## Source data
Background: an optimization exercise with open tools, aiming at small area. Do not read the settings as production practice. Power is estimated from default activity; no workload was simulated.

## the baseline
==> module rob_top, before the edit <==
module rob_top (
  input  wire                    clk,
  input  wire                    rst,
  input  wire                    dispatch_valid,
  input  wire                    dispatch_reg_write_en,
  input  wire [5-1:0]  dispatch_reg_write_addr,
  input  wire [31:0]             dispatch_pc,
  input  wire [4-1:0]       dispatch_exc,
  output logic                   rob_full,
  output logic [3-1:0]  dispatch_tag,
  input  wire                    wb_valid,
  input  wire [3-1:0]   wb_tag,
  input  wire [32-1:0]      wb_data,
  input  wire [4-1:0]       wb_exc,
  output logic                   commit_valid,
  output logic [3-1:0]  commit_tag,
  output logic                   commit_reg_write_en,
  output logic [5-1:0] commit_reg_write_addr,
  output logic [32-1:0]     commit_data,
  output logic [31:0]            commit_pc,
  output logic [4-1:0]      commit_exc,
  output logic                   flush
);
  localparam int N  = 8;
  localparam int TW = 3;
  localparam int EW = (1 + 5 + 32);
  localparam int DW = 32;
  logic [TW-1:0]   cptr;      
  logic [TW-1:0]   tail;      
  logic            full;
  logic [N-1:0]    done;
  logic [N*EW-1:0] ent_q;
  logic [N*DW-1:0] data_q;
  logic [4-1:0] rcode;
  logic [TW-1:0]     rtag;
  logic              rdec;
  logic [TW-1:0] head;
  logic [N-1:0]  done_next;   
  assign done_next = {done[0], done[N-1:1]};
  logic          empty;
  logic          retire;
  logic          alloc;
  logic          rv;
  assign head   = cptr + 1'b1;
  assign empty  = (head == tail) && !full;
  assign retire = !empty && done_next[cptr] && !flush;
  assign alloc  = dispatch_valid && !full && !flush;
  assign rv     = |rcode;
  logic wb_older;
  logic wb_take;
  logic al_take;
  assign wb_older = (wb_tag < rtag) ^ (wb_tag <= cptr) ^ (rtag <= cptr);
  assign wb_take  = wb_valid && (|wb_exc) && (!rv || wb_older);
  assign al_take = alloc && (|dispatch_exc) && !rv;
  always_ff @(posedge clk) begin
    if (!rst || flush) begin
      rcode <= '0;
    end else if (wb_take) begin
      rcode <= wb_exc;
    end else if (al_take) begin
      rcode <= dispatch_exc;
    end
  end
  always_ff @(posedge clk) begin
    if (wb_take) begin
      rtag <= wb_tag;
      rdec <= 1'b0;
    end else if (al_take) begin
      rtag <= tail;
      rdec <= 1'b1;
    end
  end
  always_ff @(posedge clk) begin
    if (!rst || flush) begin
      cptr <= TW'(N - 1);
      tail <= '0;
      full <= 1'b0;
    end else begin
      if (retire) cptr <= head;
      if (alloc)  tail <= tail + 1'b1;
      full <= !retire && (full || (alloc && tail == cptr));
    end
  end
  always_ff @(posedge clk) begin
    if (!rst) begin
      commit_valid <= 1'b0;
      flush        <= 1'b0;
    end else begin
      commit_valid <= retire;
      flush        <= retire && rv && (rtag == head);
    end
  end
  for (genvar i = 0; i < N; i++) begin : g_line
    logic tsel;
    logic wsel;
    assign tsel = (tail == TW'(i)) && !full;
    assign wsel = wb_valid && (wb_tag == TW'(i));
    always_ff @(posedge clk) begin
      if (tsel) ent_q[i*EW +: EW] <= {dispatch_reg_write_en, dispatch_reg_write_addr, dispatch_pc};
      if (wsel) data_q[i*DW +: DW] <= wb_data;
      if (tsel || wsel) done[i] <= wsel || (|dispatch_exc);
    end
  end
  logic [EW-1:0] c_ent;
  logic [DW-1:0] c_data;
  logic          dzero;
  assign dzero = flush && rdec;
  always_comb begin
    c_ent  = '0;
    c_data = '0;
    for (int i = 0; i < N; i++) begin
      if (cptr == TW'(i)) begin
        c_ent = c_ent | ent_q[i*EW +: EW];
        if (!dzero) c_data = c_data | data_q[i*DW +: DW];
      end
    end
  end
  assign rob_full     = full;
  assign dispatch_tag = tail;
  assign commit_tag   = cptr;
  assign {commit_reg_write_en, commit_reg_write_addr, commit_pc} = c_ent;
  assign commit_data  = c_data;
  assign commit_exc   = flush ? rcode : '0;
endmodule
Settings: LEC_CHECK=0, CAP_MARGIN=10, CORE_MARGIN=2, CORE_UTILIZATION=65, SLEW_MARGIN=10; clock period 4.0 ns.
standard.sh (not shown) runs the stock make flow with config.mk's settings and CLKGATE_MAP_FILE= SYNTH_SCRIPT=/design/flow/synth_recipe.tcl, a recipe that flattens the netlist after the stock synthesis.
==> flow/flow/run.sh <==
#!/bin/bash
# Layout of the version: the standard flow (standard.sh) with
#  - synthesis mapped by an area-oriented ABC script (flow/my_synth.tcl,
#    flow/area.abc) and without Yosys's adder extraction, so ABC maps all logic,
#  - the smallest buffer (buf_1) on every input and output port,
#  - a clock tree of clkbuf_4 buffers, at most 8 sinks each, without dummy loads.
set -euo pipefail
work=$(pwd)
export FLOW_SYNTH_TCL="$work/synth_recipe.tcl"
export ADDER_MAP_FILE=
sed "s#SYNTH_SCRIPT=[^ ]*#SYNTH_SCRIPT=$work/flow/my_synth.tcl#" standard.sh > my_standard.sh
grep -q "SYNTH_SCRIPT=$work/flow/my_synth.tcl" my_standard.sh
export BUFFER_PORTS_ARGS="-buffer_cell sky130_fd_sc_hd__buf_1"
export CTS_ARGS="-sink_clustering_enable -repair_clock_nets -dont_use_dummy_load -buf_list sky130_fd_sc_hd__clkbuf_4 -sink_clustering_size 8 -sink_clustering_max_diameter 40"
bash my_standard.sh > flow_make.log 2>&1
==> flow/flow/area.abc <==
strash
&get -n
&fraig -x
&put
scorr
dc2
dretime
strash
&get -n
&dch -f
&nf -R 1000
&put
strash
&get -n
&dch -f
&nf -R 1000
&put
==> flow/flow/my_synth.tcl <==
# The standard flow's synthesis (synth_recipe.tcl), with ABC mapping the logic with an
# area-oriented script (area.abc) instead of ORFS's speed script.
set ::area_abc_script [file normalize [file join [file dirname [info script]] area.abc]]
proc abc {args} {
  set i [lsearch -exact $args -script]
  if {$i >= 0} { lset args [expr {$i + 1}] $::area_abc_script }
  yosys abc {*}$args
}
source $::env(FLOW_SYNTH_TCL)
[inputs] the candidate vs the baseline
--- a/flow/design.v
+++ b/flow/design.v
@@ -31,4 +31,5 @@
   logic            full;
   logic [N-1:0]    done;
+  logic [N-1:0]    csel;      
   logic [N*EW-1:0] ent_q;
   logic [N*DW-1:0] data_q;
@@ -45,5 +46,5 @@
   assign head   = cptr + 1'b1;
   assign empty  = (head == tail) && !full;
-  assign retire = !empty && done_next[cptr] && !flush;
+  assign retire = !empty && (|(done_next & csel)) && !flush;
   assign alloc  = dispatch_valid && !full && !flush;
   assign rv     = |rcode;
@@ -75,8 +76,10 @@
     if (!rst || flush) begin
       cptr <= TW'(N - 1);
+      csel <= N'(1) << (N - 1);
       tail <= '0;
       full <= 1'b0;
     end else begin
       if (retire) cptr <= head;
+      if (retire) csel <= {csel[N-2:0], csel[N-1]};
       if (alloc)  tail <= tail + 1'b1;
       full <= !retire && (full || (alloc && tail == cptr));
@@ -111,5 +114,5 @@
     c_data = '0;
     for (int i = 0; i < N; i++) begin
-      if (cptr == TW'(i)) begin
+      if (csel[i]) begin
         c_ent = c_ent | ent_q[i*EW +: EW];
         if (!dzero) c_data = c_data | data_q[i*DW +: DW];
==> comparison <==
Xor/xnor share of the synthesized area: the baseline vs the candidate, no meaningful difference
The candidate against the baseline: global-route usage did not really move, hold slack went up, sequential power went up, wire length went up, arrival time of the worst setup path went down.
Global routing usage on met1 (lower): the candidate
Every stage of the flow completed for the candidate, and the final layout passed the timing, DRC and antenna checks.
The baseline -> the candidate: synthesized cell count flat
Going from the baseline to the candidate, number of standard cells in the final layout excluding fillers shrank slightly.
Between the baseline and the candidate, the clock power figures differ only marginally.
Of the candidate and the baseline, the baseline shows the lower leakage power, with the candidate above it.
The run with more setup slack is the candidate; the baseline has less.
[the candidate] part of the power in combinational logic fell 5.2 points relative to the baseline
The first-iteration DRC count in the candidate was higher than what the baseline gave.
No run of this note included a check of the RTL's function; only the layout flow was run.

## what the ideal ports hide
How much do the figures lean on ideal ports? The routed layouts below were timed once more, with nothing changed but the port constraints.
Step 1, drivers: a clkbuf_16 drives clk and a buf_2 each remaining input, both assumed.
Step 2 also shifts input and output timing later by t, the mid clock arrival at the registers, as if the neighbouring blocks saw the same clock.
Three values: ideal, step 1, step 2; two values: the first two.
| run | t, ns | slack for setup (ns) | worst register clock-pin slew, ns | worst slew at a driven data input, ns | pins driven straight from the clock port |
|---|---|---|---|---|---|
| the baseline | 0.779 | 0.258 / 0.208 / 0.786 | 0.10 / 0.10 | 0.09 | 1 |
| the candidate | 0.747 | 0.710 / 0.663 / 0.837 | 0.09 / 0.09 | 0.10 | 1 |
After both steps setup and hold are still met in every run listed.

## PROBLEM TO SOLVE
The lines to return are those in the entries above that hold "timing".

## SOLUTION BELOW
Every stage of the flow completed for the candidate, and the final layout passed the timing, DRC and antenna checks.
Step 2 also shifts input and output timing later by t, the mid clock arrival at the registers, as if the neighbouring blocks saw the same clock.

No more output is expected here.